Fig. 2.

The intracellular IFN-γ staining of the ANYNFTLV, a peptide derived from Trypanosoma cruzi surface antigen-specific CD8⁺ T cells induced by the use of recombinant adenovirus (re-Ad) and/or recombinant vaccinia virus (re-MVA) for vaccination. (A) The representative data of intracellular IFN-γ staining of ANYNFTLV-specific CD8⁺ T cells derived from the re-Ad and / or re-MVA-immunized mice. B6 mice were first primed with 5 × 10⁷ plaque forming units (PFU) of re-Ad and then were given a booster immunization 14 days later with 5 × 10⁷ PFU of either re-Ad or re-MVA. The single re-Ad immunized and non-immunized mice were included as controls. The mice were sacrificed 12 days after the last immunization, and spleens were removed. The freshly-isolated splenocytes were subjected to the FACS analyses for the intracellular IFN-γ⁺ staining in response to the ANYNFTLV-pulsed EL-4 cells. The cell culture condition for the assays was described in the Materials and methods. The number of IFN-γ⁺ cells that appeared against peptide-unpulsed EL-4 was subtracted from the number of IFN-γ⁺ cells that appeared against peptide-pulsed EL-4. (B) The percentage of IFN-γ⁺ cells among total CD8⁺ T cells was calculated.

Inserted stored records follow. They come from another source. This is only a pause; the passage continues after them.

File: config.mk
export PLATFORM = sky130hd
export DESIGN_NAME = json_scalar_parser
export DESIGN_NICKNAME = d
export VERILOG_FILES = /design/src/jsp_pkg.sv /design/src/json_scalar_parser.sv
export SDC_FILE = /design/constraint.sdc
export NUM_CORES = 1
export LEC_CHECK = 0
export BUFFER_PORTS_ARGS = -buffer_cell sky130_fd_sc_hd__buf_2
export CORE_UTILIZATION = 49
export DETAILED_ROUTE_END_ITERATION = 6
export GPL_ROUTABILITY_DRIVEN = 0
export MAX_ROUTING_LAYER = met4
export PLACE_DENSITY_LB_ADDON = 0.05
export SYNTH_ARGS = -nofsm -noshare
export SYNTH_HDL_FRONTEND = slang
export SYNTH_SLANG_ARGS = --single-unit
File: constraint.sdc
create_clock -name clk_i -period 4.82 [get_ports clk_i]
set_input_delay 0.241 -clock clk_i [delete_from_list [all_inputs] [get_ports clk_i]]
set_output_delay 0.241 -clock clk_i [all_outputs]
set_load 0.1 [all_outputs]
File: src/jsp_pkg.sv
// Package for the JSON scalar parser: parse modes, status and kind codes,
// and the literal text table. No dependencies.
`default_nettype none
package jsp_pkg;

  localparam int unsigned ByteW = 8;
  localparam int unsigned InTdataW = 8;
  localparam int unsigned OutTdataW = 16;

  typedef enum logic [4:0] {
    M_LEAD   = 5'd0,
    M_LIT    = 5'd1,
    M_NSIGN  = 5'd2,
    M_NZERO  = 5'd3,
    M_NINT   = 5'd4,
    M_NFRAC0 = 5'd5,
    M_NFRAC  = 5'd6,
    M_NEXP0  = 5'd7,
    M_NEXPS  = 5'd8,
    M_NEXP   = 5'd9,
    M_STR    = 5'd10,
    M_ESC    = 5'd11,
    M_AFTER  = 5'd12,
    M_TRAIL  = 5'd13,
    M_SKIP   = 5'd14
  } mode_e;

  typedef enum logic [2:0] {
    ST_OK           = 3'd0,
    ST_EXPECT       = 3'd1,
    ST_INVALID      = 3'd2,
    ST_NOT_SINGULAR = 3'd3,
    ST_BAD_ESCAPE   = 3'd4,
    ST_MISS_QUOTE   = 3'd5,
    ST_BAD_CHAR     = 3'd6
  } status_e;

  typedef enum logic [2:0] {
    K_NULL   = 3'd0,
    K_FALSE  = 3'd1,
    K_TRUE   = 3'd2,
    K_NUMBER = 3'd3,
    K_STRING = 3'd4
  } kind_e;

  typedef enum logic [1:0] {
    LIT_NULL  = 2'd0,
    LIT_TRUE  = 2'd1,
    LIT_FALSE = 2'd2
  } lit_e;

  // literal byte at a position; select already folded to a defined code
  function automatic logic [ByteW-1:0] lit_char(input lit_e sel, input logic [2:0] pos);
    logic [ByteW-1:0] c;
    c = 8'h00;
    unique case (sel)
      LIT_TRUE: begin
        unique case (pos)
          3'd0: c = "t";
          3'd1: c = "r";
          3'd2: c = "u";
          3'd3: c = "e";
          default: c = 8'h00;
        endcase
      end
      LIT_FALSE: begin
        unique case (pos)
          3'd0: c = "f";
          3'd1: c = "a";
          3'd2: c = "l";
          3'd3: c = "s";
          3'd4: c = "e";
          default: c = 8'h00;
        endcase
      end
      default: begin
        unique case (pos)
          3'd0: c = "n";
          3'd1: c = "u";
          3'd2: c = "l";
          3'd3: c = "l";
          default: c = 8'h00;
        endcase
      end
    endcase
    return c;
  endfunction

  function automatic logic [2:0] lit_last(input lit_e sel);
    return (sel == LIT_FALSE) ? 3'd4 : 3'd3;
  endfunction

  function automatic kind_e lit_kind(input lit_e sel);
    kind_e k;
    unique case (sel)
      LIT_TRUE:  k = K_TRUE;
      LIT_FALSE: k = K_FALSE;
      default:   k = K_NULL;
    endcase
    return k;
  endfunction

endpackage
`default_nettype wire

File: src/json_scalar_parser.sv
// JSON scalar root parser, top level.
// Depends on jsp_pkg.
`default_nettype none
// Takes one text byte per word on the slave side, a zero byte ending each
// text, and checks that the text is a single JSON scalar (null, true, false,
// a number or a string) with optional whitespace around it. Decoded string
// bytes come out as words with tuser set; the verdict comes out as one word
// with tlast set, carrying status and value kind. After an error the bytes
// up to and including the next zero byte are dropped. One byte is taken
// every cycle unless a held output word stalls it: the whole parse step is a
// single state update in the cycle the byte is accepted, and the output
// register frees the input side whenever its word is taken in the same cycle.
module json_scalar_parser
  import jsp_pkg::*;
(
  input  wire logic                 clk_i,
  input  wire logic                 rst_ni,
  input  wire logic                 s_axis_tvalid,
  output logic                      s_axis_tready,
  input  wire logic [InTdataW-1:0]  s_axis_tdata,   // [7:0] text_byte
  output logic                      m_axis_tvalid,
  input  wire logic                 m_axis_tready,
  output logic [OutTdataW-1:0]      m_axis_tdata,   // [7:0] out_char, [10:8] status,
                                                    // [13:11] value_kind, [15:14] zero
  output logic                      m_axis_tuser,   // char_valid
  output logic                      m_axis_tlast    // done_res
);

  mode_e            mode_q, mode_d;
  lit_e             sel_q, sel_d;
  logic [2:0]       pos_q, pos_d;
  kind_e            kind_q, kind_d;

  logic             ovalid_q;
  logic [ByteW-1:0] ochar_q;
  logic             ocv_q, odone_q;
  status_e          ost_q;
  kind_e            okind_q;

  logic             in_acc, out_acc;
  logic [ByteW-1:0] b;
  logic             b_zero, b_space, b_digit;
  logic             emit, fin;
  logic [ByteW-1:0] emit_ch;
  status_e          fin_st;
  lit_e             sel_eff;

  assign in_acc  = s_axis_tvalid && s_axis_tready;
  assign out_acc = m_axis_tvalid && m_axis_tready;
  assign s_axis_tready = !ovalid_q || m_axis_tready;

  assign b       = s_axis_tdata[ByteW-1:0];
  assign b_zero  = (b == 8'h00);
  assign b_space = (b == 8'h20) || (b >= 8'h09 && b <= 8'h0d);
  assign b_digit = (b >= "0") && (b <= "9");
  assign sel_eff = (sel_q == LIT_NULL || sel_q == LIT_TRUE || sel_q == LIT_FALSE)
                   ? sel_q : LIT_NULL;

  always_comb begin
    mode_d  = mode_q;
    sel_d   = sel_q;
    pos_d   = pos_q;
    kind_d  = kind_q;
    emit    = 1'b0;
    emit_ch = b;
    fin     = 1'b0;
    fin_st  = ST_OK;
    unique case (mode_q)
      M_LEAD: begin
        if (b_space) begin
        end else if (b_zero) begin
          fin = 1'b1; fin_st = ST_EXPECT;
        end else if (b == "n" || b == "t" || b == "f") begin
          sel_d  = (b == "n") ? LIT_NULL : (b == "t") ? LIT_TRUE : LIT_FALSE;
          pos_d  = 3'd1;
          kind_d = lit_kind(sel_d);
          mode_d = M_LIT;
        end else if (b == "-" || b_digit) begin
          kind_d = K_NUMBER;
          mode_d = (b == "-") ? M_NSIGN : (b == "0") ? M_NZERO : M_NINT;
        end else if (b == "\"") begin
          kind_d = K_STRING;
          mode_d = M_STR;
        end else begin
          fin = 1'b1; fin_st = ST_INVALID;
        end
      end
      M_LIT: begin
        if (pos_q > lit_last(sel_eff) || b != lit_char(sel_eff, pos_q)) begin
          fin = 1'b1; fin_st = ST_INVALID;
        end else begin
          kind_d = lit_kind(sel_eff);
          pos_d  = pos_q + 3'd1;
          if (pos_q == lit_last(sel_eff)) mode_d = M_AFTER;
        end
      end
      M_NSIGN: begin
        if (!b_digit) begin
          fin = 1'b1; fin_st = ST_INVALID;
        end else begin
          mode_d = (b == "0") ? M_NZERO : M_NINT;
        end
      end
      M_NZERO, M_NINT, M_NFRAC, M_NEXP: begin
        if (b_digit && mode_q != M_NZERO) begin
        end else if (b == "." && (mode_q == M_NZERO || mode_q == M_NINT)) begin
          mode_d = M_NFRAC0;
        end else if ((b == "e" || b == "E") && mode_q != M_NEXP) begin
          mode_d = M_NEXP0;
        end else if (b_zero) begin
          fin = 1'b1; fin_st = ST_OK;
        end else if (b_space) begin
          mode_d = M_TRAIL;
        end else begin
          fin = 1'b1; fin_st = ST_INVALID;
        end
      end
      M_NFRAC0: begin
        if (!b_digit) begin
          fin = 1'b1; fin_st = ST_INVALID;
        end else begin
          mode_d = M_NFRAC;
        end
      end
      M_NEXP0: begin
        if (b == "+" || b == "-") begin
          mode_d = M_NEXPS;
        end else if (b_digit) begin
          mode_d = M_NEXP;
        end else begin
          fin = 1'b1; fin_st = ST_INVALID;
        end
      end
      M_NEXPS: begin
        if (!b_digit) begin
          fin = 1'b1; fin_st = ST_INVALID;
        end else begin
          mode_d = M_NEXP;
        end
      end
      M_STR: begin
        if (b == "\"") begin
          mode_d = M_AFTER;
        end else if (b == "\\") begin
          mode_d = M_ESC;
        end else if (b_zero) begin
          fin = 1'b1; fin_st = ST_MISS_QUOTE;
        end else if (b < 8'h20) begin
          fin = 1'b1; fin_st = ST_BAD_CHAR;
        end else begin
          emit = 1'b1;
        end
      end
      M_ESC: begin
        mode_d = M_STR;
        emit   = 1'b1;
        unique case (b)
          "\"", "\\", "/": emit_ch = b;
          "b": emit_ch = 8'h08;
          "f": emit_ch = 8'h0c;
          "n": emit_ch = 8'h0a;
          "r": emit_ch = 8'h0d;
          "t": emit_ch = 8'h09;
          default: begin
            emit = 1'b0;
            fin  = 1'b1; fin_st = ST_BAD_ESCAPE;
          end
        endcase
      end
      M_AFTER: begin
        if (b_zero) begin
          fin = 1'b1; fin_st = ST_OK;
        end else if (b_space) begin
          mode_d = M_TRAIL;
        end else begin
          fin = 1'b1; fin_st = ST_INVALID;
        end
      end
      M_TRAIL: begin
        if (b_space) begin
        end else if (b_zero) begin
          fin = 1'b1; fin_st = ST_OK;
        end else begin
          fin = 1'b1; fin_st = ST_NOT_SINGULAR;
        end
      end
      default: begin
        // skip to end of text; unused codes behave the same
        if (b_zero) begin
          mode_d = M_LEAD;
          sel_d  = LIT_NULL;
          pos_d  = 3'd0;
          kind_d = K_NULL;
        end
      end
    endcase
    if (fin) begin
      mode_d = (fin_st == ST_OK || b_zero) ? M_LEAD : M_SKIP;
      sel_d  = LIT_NULL;
      pos_d  = 3'd0;
      kind_d = K_NULL;
    end
  end

  always_ff @(posedge clk_i or negedge rst_ni) begin
    if (!rst_ni) begin
      mode_q   <= M_LEAD;
      sel_q    <= LIT_NULL;
      pos_q    <= 3'd0;
      kind_q   <= K_NULL;
      ovalid_q <= 1'b0;
    end else begin
      if (in_acc) begin
        mode_q   <= mode_d;
        sel_q    <= sel_d;
        pos_q    <= pos_d;
        kind_q   <= kind_d;
        ovalid_q <= emit || fin;
      end else if (out_acc) begin
        ovalid_q <= 1'b0;
      end
    end
  end

  always_ff @(posedge clk_i) begin
    if (in_acc && (emit || fin)) begin
      ochar_q <= emit ? emit_ch : 8'h00;
      ocv_q   <= emit;
      odone_q <= fin;
      ost_q   <= fin ? fin_st : ST_OK;
      okind_q <= (fin && fin_st == ST_OK) ? kind_q : K_NULL;
    end
  end

  assign m_axis_tvalid = ovalid_q;
  assign m_axis_tdata  = {2'b00, okind_q, ost_q, ochar_q};
  assign m_axis_tuser  = ocv_q;
  assign m_axis_tlast  = odone_q;

endmodule
`default_nettype wire

==> results of run 1 <==
[worst register-to-register path, stage by stage (launching register included)]
cell       delay [ps]
dfrtp_1           420
inv_1             130
ha_1              260
or2_2             350
a2111oi_2         360
mux2i_1           140
a2111oi_2         290
o211ai_1          150
a211o_1           480
nor2_2            280
a21oi_1           100
buf_4             230
[routing by layer]
metal | vias to the layer above | wire length, um | track usage, %
li1 | 1296 | - | -
met1 | 1262 | 3360 | 36.4
met3 | 15 | 407 | 3.33
met4 | 0 | 119 | 7.74
met5 | - | 0 | -
met2 | 119 | 3450 | 42.8
[kinds of logic (layout without fill, tap and decap cells)]
logic type	count (synthesis)	count (layout)	synth area share, %
compound gates	99	99	25.2
xor+xnor	4	4	1.26
fa+ha+maj	11	11	4.97
buf+inv	36	54	5.37
flops	30	30	30.0
mux	6	6	2.21
other cells	1	2	0.135
simple gates	151	151	30.8
[flip-flops by register name, indices dropped and copies added, names as in the netlist]
register       count
m_axis_tlast       1
okind_q            3
ochar_q            8
ost_q              3
m_axis_tuser       1
kind_q             3
pos_q              3
mode_q             5
sel_q              2
m_axis_tvalid      1
[layout by cell type (no fill, tap or decap), drive strengths merged, types with 11 or more instances in the layout]
cell type  synthesis  routed
nor2              29      29
dfrtp             14      14
a21oi             18      18
ha                11      11
and2              13      13
buf                6      31
edfxtp            16      16
inv               14      14
o21ai             21      21
nand2             27      27
[cell type report]
class                   instances  area share (%)
clock buffers                   5            2.28
clock inverters                 3           0.538
inverters                      14            1.74
multi-input cells             273            59.4
flip-flops and latches         30            27.5
well taps                      72            2.98
repair buffers                 32            5.63
[how the worst max path moves through the flow]
stage                              end  slack (ps)  cells after the start
after global routing        ochar_q[1]        1090                     11
final                       ochar_q[1]        1370                     11
after floorplan           m_axis_tlast        1410                     10
after CTS                   ochar_q[1]        1380                     11
after global placement      ochar_q[4]        1470                     11
after detailed placement    ochar_q[7]        1410                     11
[what timing repair did]
| item | CTS | global route |
|---|---|---|
| hold buffers | 1 | 0 |
| hold endpoints to repair | 14 | 0 |
| resized for setup | 0 | 0 |
| endpoints found under the setup margin | 0 | 0 |
[through the flow]
stage / instance area [um^2] / std cells / setup WS [ps] / utilization [%] / hold WS, ps
5_1_grt: 3020 / 429 / 1090 / 55.2 / 218
4_1_cts: 3020 / 429 / 1380 / 55.2 / 195
3_5_place_dp: 2930 / 420 / 1410 / 53.5 / 164
2_1_floorplan: 2770 / 339 / 1410 / - / -54.6
6_report: 3020 / 429 / 1370 / 55.2 / 203
3_3_place_gp: 2930 / 420 / 1470 / 53.5 / 161
[report_power, final]
| part | internal (mW) | switching, mW | leakage (nW) |
|---|---|---|---|
| sequential | 0.386 | 0.0957 | 0.338 |
| clock | 0.0986 | 0.0980 | 0.0416 |
| combinational | 0.359 | 0.964 | 0.835 |
==> results by group, run 1 <==
Status
  • Status: complete, no violations

STA
  • Slew HR: a little under half
  • Minimum clock period: 3450 ps
  • Fmax: about 0.29 GHz
  • Worst slew pin tran: between 700 and 800 ps
  • Clk_skew: 8.04 ps
  • Crit share post-route: 71.5%
  • RSZ-0062 raised after global routing: false
  • Setup_tns: 0 ps
  • # setup viols final: 0
  • Final Hold Vio Count: 0
  • Pins Over Slew Limit: 0

Drt
  • DR WL/cell: 17.1 um
  • Iteration-0 DRC Markers: 246
  • # DRC: 0
  • WL final: around 7.3 mm
  • Via-to-Cell Ratio: roughly 6.3
  • Antenna viol nets, final: 0
  • Detailed-route via count: 2692
  • Drt first pass iters: 5

Min path
  • Worst hold stages: 3
  • Min-Delay Startpoint: s_axis_tvalid
  • Worst hold endpoint: m_axis_tvalid
  • Hold Crit Class: in -> reg

Floorplan
  • Area of the core: 5470 um^2
  • FP Rows: 27
  • Die area: 5960 um^2
  • I/O pin count: 32
  • Die height: 77.2 um
  • Chip width: 77.2 um
  • Initial core utilization: 50.6%

Synth
  • Synth area leaders: edfxtp_1 17%, dfrtp_1 13%, ha_1 5.0%
  • Syn Inst Count: 338
  • Synth warn: 0
  • Flops & latches, synth: 30
  • Cell Area, Synth: about 2800 um^2
  • Top-count cell post-synth: nor2_1
  • Asr flop ratio synth: 46.7%
  • Post-synthesis sequential area ratio: 30.0%
  • Top cell type's share of synthesized area: 17.3%
  • Yosys cell types: 66
  • Post-synth top flop: edfxtp_1
  • Mean Syn Cell Area: 8.20 um^2
  • Most common library cells after synthesis: 28 x nor2_1, 27 x nand2_1, 20 x o21ai_0, 18 x a21oi_1
  • Post-synth EDFFs: 16
  • Most area-hungry cell type in the Yosys netlist: edfxtp_1

Run
  • Max-cap violations: 0

Power
  • Pwr Density: ~660 nW/um^2
  • Max rail drop VDD: 0.438 mV
  • LEAKAGE: approximately 1.2 nW
  • Power Total: 2.00 mW

GRT
  • Number of global-route vias before repair: 2500
  • Initial antenna violation count: 0
  • GRT Overall Usage: 27.1%
  • First-pass GRT wire length: 12.6 mm
  • Pin count of the biggest net entering global routing: 22
  • Grt total ovfl: 0

Critical path
  • CP dominant cell by count: a2111oi_2
  • RR Endpoint: ochar_q[1]
  • CP max stage cell: a211o_1
  • CP Class: reg -> reg
  • Crit-path max FO: 16
  • CP required: 4850 ps
  • Crit-path leading delay family: compound AO/OA/AOI/OAI gates
  • Worst r2r src: pos_q[0]
  • Worst setup EP type: flip-flop
  • Worst-case reg-to-reg path depth: 11
  • Arrival time at the worst endpoint: ~3500 ps
  • Worst setup SP type: flip-flop
  • CP Cell Sequence: inv_1 -> ha_1 -> or2_2 -> a2111oi_2 -> mux2i_1 -> a2111oi_2 -> o211ai_1 -> a211o_1 -> nor2_2 -> a21oi_1 -> buf_4
  • Worst setup path start: pos_q[0]
  • Critical Path Max Stage Delay: approximately 480 ps
  • Crit path buf inv count: 2
  • Reg2Reg Setup Slack: 1370 ps

Clock network
  • Clk Latency, worst-skew pair: 280 ps
  • H-tree depth: 2
  • CTS clk-pin slew, worst paths: 70 ps
  • Postcts setup bufs: 0
  • Sink Count: 30
  • CTS Buffer Depth: 2
  • CTS tree: built
  • Clock root buffer: clkbuf_8
  • TritonCTS Buffers: 5

Layout
  • Area of the multi-input gates: 1790 um^2
  • Diodes inserted: 0
  • Filler cell count: approximately 530
  • Share of cells above drive strength 1: 15.1%
  • Area grow syn2layout: 9.12%
  • Nets: 379
  • Register area: 831 um^2

Placement
  • Final HPWL DP: between 5 and 6 mm
  • Port buffer count: 29
Power figures use the tool's default switching activity.
==> inputs of run 2 (changes only) <==
--- a/config.mk
+++ b/config.mk
@@ -5,6 +5,7 @@
 export SDC_FILE = /design/constraint.sdc
 export NUM_CORES = 1
 export LEC_CHECK = 0
+export ABC_AREA = 1
 export BUFFER_PORTS_ARGS = -buffer_cell sky130_fd_sc_hd__buf_2
 export CORE_UTILIZATION = 49
 export DETAILED_ROUTE_END_ITERATION = 6
==> constraint.sdc (replaced) <==
create_clock -name clk_i -period 2.8 [get_ports clk_i]
set_input_delay 0.14 -clock clk_i [delete_from_list [all_inputs] [get_ports clk_i]]
set_output_delay 0.14 -clock clk_i [all_outputs]
set_load 0.1 [all_outputs]
==> run 2 against run 1 <==
Area after synthesis increased by 2.2%; non-clock buffer count increased by 14; critical path depth increased by 4; clock power increased by 69%; synthesized cell count increased by 30%; cell count increased by 31%; worst setup slack got worse by 1200 ps; global-route usage increased by 1.8 points; count of clock-buffer cells in the layout unchanged; sequential cell count unchanged; register-to-register slack got worse by 1200 ps; largest power group unchanged.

Data represent the mean ± S.D. of three mice in each group. **, P < 0.01 determined by the Student's t-test. “NS” means “not statistically significant”. (C) The mean fluorescence intensity (MFI) of ANYNFTLV-responding IFN-γ⁺ cells was calibrated by gating cells which were both IFN-γ-positive and CD8-positive. Data represent the mean ± S.D. of three mice in each group. **, P < 0.01 determined by the Student's t-test. “NS” means “not statistically significant”.